BRIEF DESCRIPTION OF DRAWINGS

[0022] To describe the technical solutions in the embodiments of the present invention more clearly, the following briefly introduces the accompanying drawings required for describing the embodiments. Apparently, the accompanying drawings in the following description show merely some embodiments of the present invention, and a person of ordinary skill in the art may still derive other drawings from these accompanying drawings without creative efforts.

FIG. 1 is a schematic diagram of an antenna according to a first embodiment of the present invention;

FIG. 2 is a schematic diagram of an equivalent circuit of the antenna shown in FIG. 1;

FIG. 3 is a schematic diagram of a resonance frequency generated by the antenna shown in FIG. 1;

FIG. 4 is a schematic diagram of an antenna according to a second embodiment of the present invention;

FIG. 5 is a schematic diagram of an antenna according to a third embodiment of the present invention;

FIG. 6 is a schematic diagram of an antenna according to a fourth embodiment of the present invention;

FIG. 7 is a schematic diagram of a resonance frequency generated by the antenna shown in FIG. 6;

FIG. 8 is a frequency response diagram of the antenna shown in FIG. 6;

FIG. 9 is a radiation efficiency diagram of the antenna shown in FIG. 6;

FIG. 10 is a schematic diagram of assembly of a circuit board and an antenna that are of a mobile terminal according to the present invention; and

FIG. 11 is another schematic diagram of assembly of a circuit board and an antenna that are of a mobile terminal according to the present invention.

DESCRIPTION OF EMBODIMENTS

[0023] The following clearly and completely describes the technical solutions in the implementation manners of the present invention with reference to the accompanying drawings in the implementation manners of the present invention.

[0024] Referring to FIG. 1, an antenna 100 provided in a first implementation manner of the present invention includes a first radiation part 30, a matching circuit 20, and a feed source 40, where the first radiation part 30 includes a first radiator 34, a second radiator 32, and a capacitor structure (the capacitor structure is not denoted in FIG. 1, and for a capacitor structure, refer to 36a in FIG. 4 and 36c in FIG. 6) located between the first radiator 34 and the second radiator 32. A first end of the first radiator 34 is connected to the feed source 40 by using the matching circuit 20, the feed source 40 is connected to a grounding part 10, a second end of the first radiator 34 is connected to a first end of the second radiator 32 by using the capacitor structure, and a second end of the second radiator 32 is connected to the grounding part 10, where the first radiation part 30 is configured to generate a first resonance frequency, and a length of the second radiator 32 is one-eighth of a wavelength corresponding to the first resonance frequency. The first resonance frequency may be corresponding to f1 in FIG. 3 and FIG. 7.

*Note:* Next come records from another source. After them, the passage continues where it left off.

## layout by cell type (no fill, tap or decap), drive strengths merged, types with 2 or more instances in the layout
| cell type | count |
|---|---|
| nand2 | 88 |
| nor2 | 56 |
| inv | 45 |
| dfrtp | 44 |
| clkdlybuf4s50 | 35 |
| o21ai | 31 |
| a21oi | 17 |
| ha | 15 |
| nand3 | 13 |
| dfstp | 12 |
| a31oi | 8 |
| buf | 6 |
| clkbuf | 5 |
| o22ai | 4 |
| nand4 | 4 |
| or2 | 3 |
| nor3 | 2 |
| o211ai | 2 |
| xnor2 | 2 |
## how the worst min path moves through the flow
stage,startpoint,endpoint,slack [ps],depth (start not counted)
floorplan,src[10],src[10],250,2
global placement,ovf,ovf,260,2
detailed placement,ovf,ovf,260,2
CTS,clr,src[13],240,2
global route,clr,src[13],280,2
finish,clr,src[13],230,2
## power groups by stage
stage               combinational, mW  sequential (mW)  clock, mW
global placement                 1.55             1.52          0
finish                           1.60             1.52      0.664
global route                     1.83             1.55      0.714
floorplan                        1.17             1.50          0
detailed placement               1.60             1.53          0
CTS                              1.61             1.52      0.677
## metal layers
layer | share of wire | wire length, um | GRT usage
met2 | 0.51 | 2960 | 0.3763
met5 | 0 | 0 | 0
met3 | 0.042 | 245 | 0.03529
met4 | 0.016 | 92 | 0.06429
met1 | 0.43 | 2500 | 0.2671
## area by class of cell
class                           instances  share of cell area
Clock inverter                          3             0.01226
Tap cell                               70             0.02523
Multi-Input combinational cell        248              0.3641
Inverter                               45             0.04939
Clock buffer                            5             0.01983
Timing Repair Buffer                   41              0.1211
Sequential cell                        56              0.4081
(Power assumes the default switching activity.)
<file path="src/rtl/ula_sequencer.sv">
// Multi-cycle control FSM for the ULA datapath: fetch, decode, register read, execute, writeback.
// Every output is a flop loaded from its next-cycle value, so strobes line up with the state they belong to.
module ula_sequencer #(
    parameter int unsigned PC_W     = 8,
    parameter int unsigned PROG_LEN = 256
) (
    input  logic            clk,
    input  logic            rst_n,
    input  logic            run,
    input  logic            step,
    output logic [PC_W-1:0] imem_addr,
    output logic            imem_en,
    input  logic [15:0]     imem_data,
    output logic            rf_rd,
    output logic            rf_wr,
    output logic [3:0]      rf_wr_addr,
    output logic [3:0]      rf_rd_addr_a,
    output logic [3:0]      rf_rd_addr_b,
    output logic [3:0]      alu_op,
    output logic            alu_use_imm,
    output logic [3:0]      alu_imm,
    output logic            alu_latch,
    output logic [PC_W-1:0] pc,
    output logic [2:0]      state,
    output logic            busy,
    output logic            halted,
    output logic            illegal,
    output logic [15:0]     instr_count
);

    localparam int unsigned CNT_W  = 16;
    localparam logic [3:0]  OP_HALT = 4'hF;

    typedef enum logic [2:0] {
        S_IDLE   = 3'd0,
        S_FETCH  = 3'd1,
        S_DECODE = 3'd2,
        S_READ   = 3'd3,
        S_EXEC   = 3'd4,
        S_WB     = 3'd5,
        S_HALT   = 3'd6
    } state_t;

    function automatic logic is_imm(input logic [3:0] op);
        return (op == 4'h3) || (op >= 4'h6 && op <= 4'hA);
    endfunction

    function automatic logic is_alu(input logic [3:0] op);
        return op <= 4'hA;
    endfunction

    function automatic logic is_illegal(input logic [3:0] op);
        return (op >= 4'hB) && (op <= 4'hE);
    endfunction

    state_t             state_q, state_d;
    logic [PC_W-1:0]    pc_q, pc_d;
    logic [CNT_W-1:0]   count_q, count_d;
    logic               halted_q, halted_d, illegal_q, illegal_d;
    logic               imem_en_d, rf_rd_d, rf_wr_d, latch_d, busy_d;
    logic [3:0]         wr_addr_q, wr_addr_d, rd_a_q, rd_a_d, rd_b_q, rd_b_d;
    logic [3:0]         op_q, op_d, imm_q, imm_d;
    logic               use_imm_q, use_imm_d;

    // Next-state and next-output logic
    always_comb begin
        state_d   = state_q;
        pc_d      = pc_q;
        count_d   = count_q;
        halted_d  = halted_q;
        illegal_d = illegal_q;
        wr_addr_d = wr_addr_q;
        rd_a_d    = rd_a_q;
        rd_b_d    = rd_b_q;
        op_d      = op_q;
        imm_d     = imm_q;
        use_imm_d = use_imm_q;

        case (state_q)
            S_IDLE:   if (run || step) state_d = S_FETCH;
            S_FETCH:  state_d = S_DECODE;
            S_DECODE: begin
                // Word is MSB-first: opcode, dest, srcA/imm, srcB
                state_d   = S_READ;
                op_d      = imem_data[15:12];
                wr_addr_d = imem_data[11:8];
                rd_b_d    = imem_data[3:0];
                use_imm_d = is_imm(imem_data[15:12]);
                imm_d     = is_imm(imem_data[15:12]) ? imem_data[7:4] : 4'h0;
                rd_a_d    = is_imm(imem_data[15:12]) ? 4'h0 : imem_data[7:4];
            end
            S_READ:   state_d = S_EXEC;
            S_EXEC:   state_d = S_WB;
            S_WB: begin
                count_d = count_q + CNT_W'(1);
                if (op_q == OP_HALT) begin
                    halted_d = 1'b1;
                    state_d  = S_HALT;
                end else begin
                    pc_d    = (pc_q == PC_W'(PROG_LEN - 1)) ? '0 : pc_q + PC_W'(1);
                    state_d = run ? S_FETCH : S_IDLE;
                    if (is_illegal(op_q)) illegal_d = 1'b1;
                end
            end
            S_HALT:   state_d = S_HALT;
            default:  state_d = S_IDLE;
        endcase

        imem_en_d = (state_d == S_FETCH);
        rf_rd_d   = (state_d == S_READ);
        latch_d   = (state_d == S_EXEC);
        rf_wr_d   = (state_d == S_WB) && is_alu(op_d);
        busy_d    = (state_d >= S_FETCH) && (state_d <= S_WB);
    end

    // State and output registers
    always_ff @(posedge clk) begin
        if (!rst_n) begin
            state_q     <= S_IDLE;
            pc_q        <= '0;
            count_q     <= '0;
            halted_q    <= 1'b0;
            illegal_q   <= 1'b0;
            wr_addr_q   <= '0;
            rd_a_q      <= '0;
            rd_b_q      <= '0;
            op_q        <= '0;
            imm_q       <= '0;
            use_imm_q   <= 1'b0;
            imem_en     <= 1'b0;
            imem_addr   <= '0;
            rf_rd       <= 1'b0;
            rf_wr       <= 1'b0;
            alu_latch   <= 1'b0;
            busy        <= 1'b0;
        end else begin
            state_q     <= state_d;
            pc_q        <= pc_d;
            count_q     <= count_d;
            halted_q    <= halted_d;
            illegal_q   <= illegal_d;
            wr_addr_q   <= wr_addr_d;
            rd_a_q      <= rd_a_d;
            rd_b_q      <= rd_b_d;
            op_q        <= op_d;
            imm_q       <= imm_d;
            use_imm_q   <= use_imm_d;
            imem_en     <= imem_en_d;
            imem_addr   <= pc_d;
            rf_rd       <= rf_rd_d;
            rf_wr       <= rf_wr_d;
            alu_latch   <= latch_d;
            busy        <= busy_d;
        end
    end

    assign state        = state_q;
    assign pc           = pc_q;
    assign instr_count  = count_q;
    assign halted       = halted_q;
    assign illegal      = illegal_q;
    assign rf_wr_addr   = wr_addr_q;
    assign rf_rd_addr_a = rd_a_q;
    assign rf_rd_addr_b = rd_b_q;
    assign alu_op       = op_q;
    assign alu_imm      = imm_q;
    assign alu_use_imm  = use_imm_q;

endmodule

</file>
### src/rtl/ifetch_unit_if.sv
// Fetch-side bundle: PC strobe, instruction-memory request/response, and the decode handshake.
// The master modport is the fetch unit; the slave modport is the PC, memory and decode around it.
interface ifetch_unit_if;
    logic [31:0] pc_addr;
    logic        pc_en;
    logic        imem_req_valid;
    logic        imem_req_ready;
    logic [31:0] imem_req_addr;
    logic        imem_rsp_valid;
    logic [31:0] imem_rsp_data;
    logic        flush;
    logic        inst_valid;
    logic        inst_ready;
    logic [31:0] inst_data;
    logic [31:0] inst_pc;
    logic        err_rsp;

    modport master (
        input  pc_addr, imem_req_ready, imem_rsp_valid, imem_rsp_data, flush, inst_ready,
        output pc_en, imem_req_valid, imem_req_addr, inst_valid, inst_data, inst_pc, err_rsp
    );

    modport slave (
        output pc_addr, imem_req_ready, imem_rsp_valid, imem_rsp_data, flush, inst_ready,
        input  pc_en, imem_req_valid, imem_req_addr, inst_valid, inst_data, inst_pc, err_rsp
    );
endinterface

[0025] The first resonance frequency may be a low-frequency resonance frequency.

[0026] According to the antenna 100 provided in this embodiment of the present invention, the first end and the second end of the second radiator 32 are utilized to form a parallel-distributed inductor in a composite right/left-handed transmission line principle, and the capacitor structure is a series-distributed capacitor structure in the composite right/left-handed transmission line principle, so that the length of the second radiator 32 is one-eighth of a wavelength corresponding to the low frequency, thereby reducing a length of the antenna 100.

[0027] The second end of the second radiator 32 is connected to the grounding part 10, the capacitor structure is disposed between the second end of the first radiator 34 and the first end of the second radiator 32 and is connected to the second radiator 32 in series, and the second radiator 32 and the capacitor structure generate a low-frequency resonance frequency. For the antenna, a factor that determines a resonance frequency includes a capacitance value and an inductance value, and the second radiator 32 is equivalent to an inductor, therefore, the second radiator 32 and the capacitor structure generate the low-frequency resonance frequency. As shown in FIG. 1, the first radiator 34, the second radiator 32, and the capacitor structure jointly form a core component in a left-handed transmission line principle, and in a path in which a signal flows, the signal passes through the capacitor structure, and then passes through an inductor connected in parallel to be connected to the grounding part 10, which forms a left-handed transmission structure. The first end and the second end of the second radiator 32 form a parallel-distributed inductor in the left-handed transmission line principle, the capacitor structure is a series-distributed capacitor structure in the left-handed transmission line principle. A schematic diagram of an equivalent circuit of the antenna is shown in FIG. 2. According to the left-handed transmission line principle, the length of the second radiator 32 is one-eighth of the wavelength corresponding to the low frequency, that is, the length of the antenna 100 is one-eighth of the wavelength corresponding to the low frequency. Compared with an antenna in the prior art whose length needs to be at least one-fourth to one-half of the wavelength corresponding to a low frequency, the antenna 100 in this embodiment of the present invention has an advantage of a small size.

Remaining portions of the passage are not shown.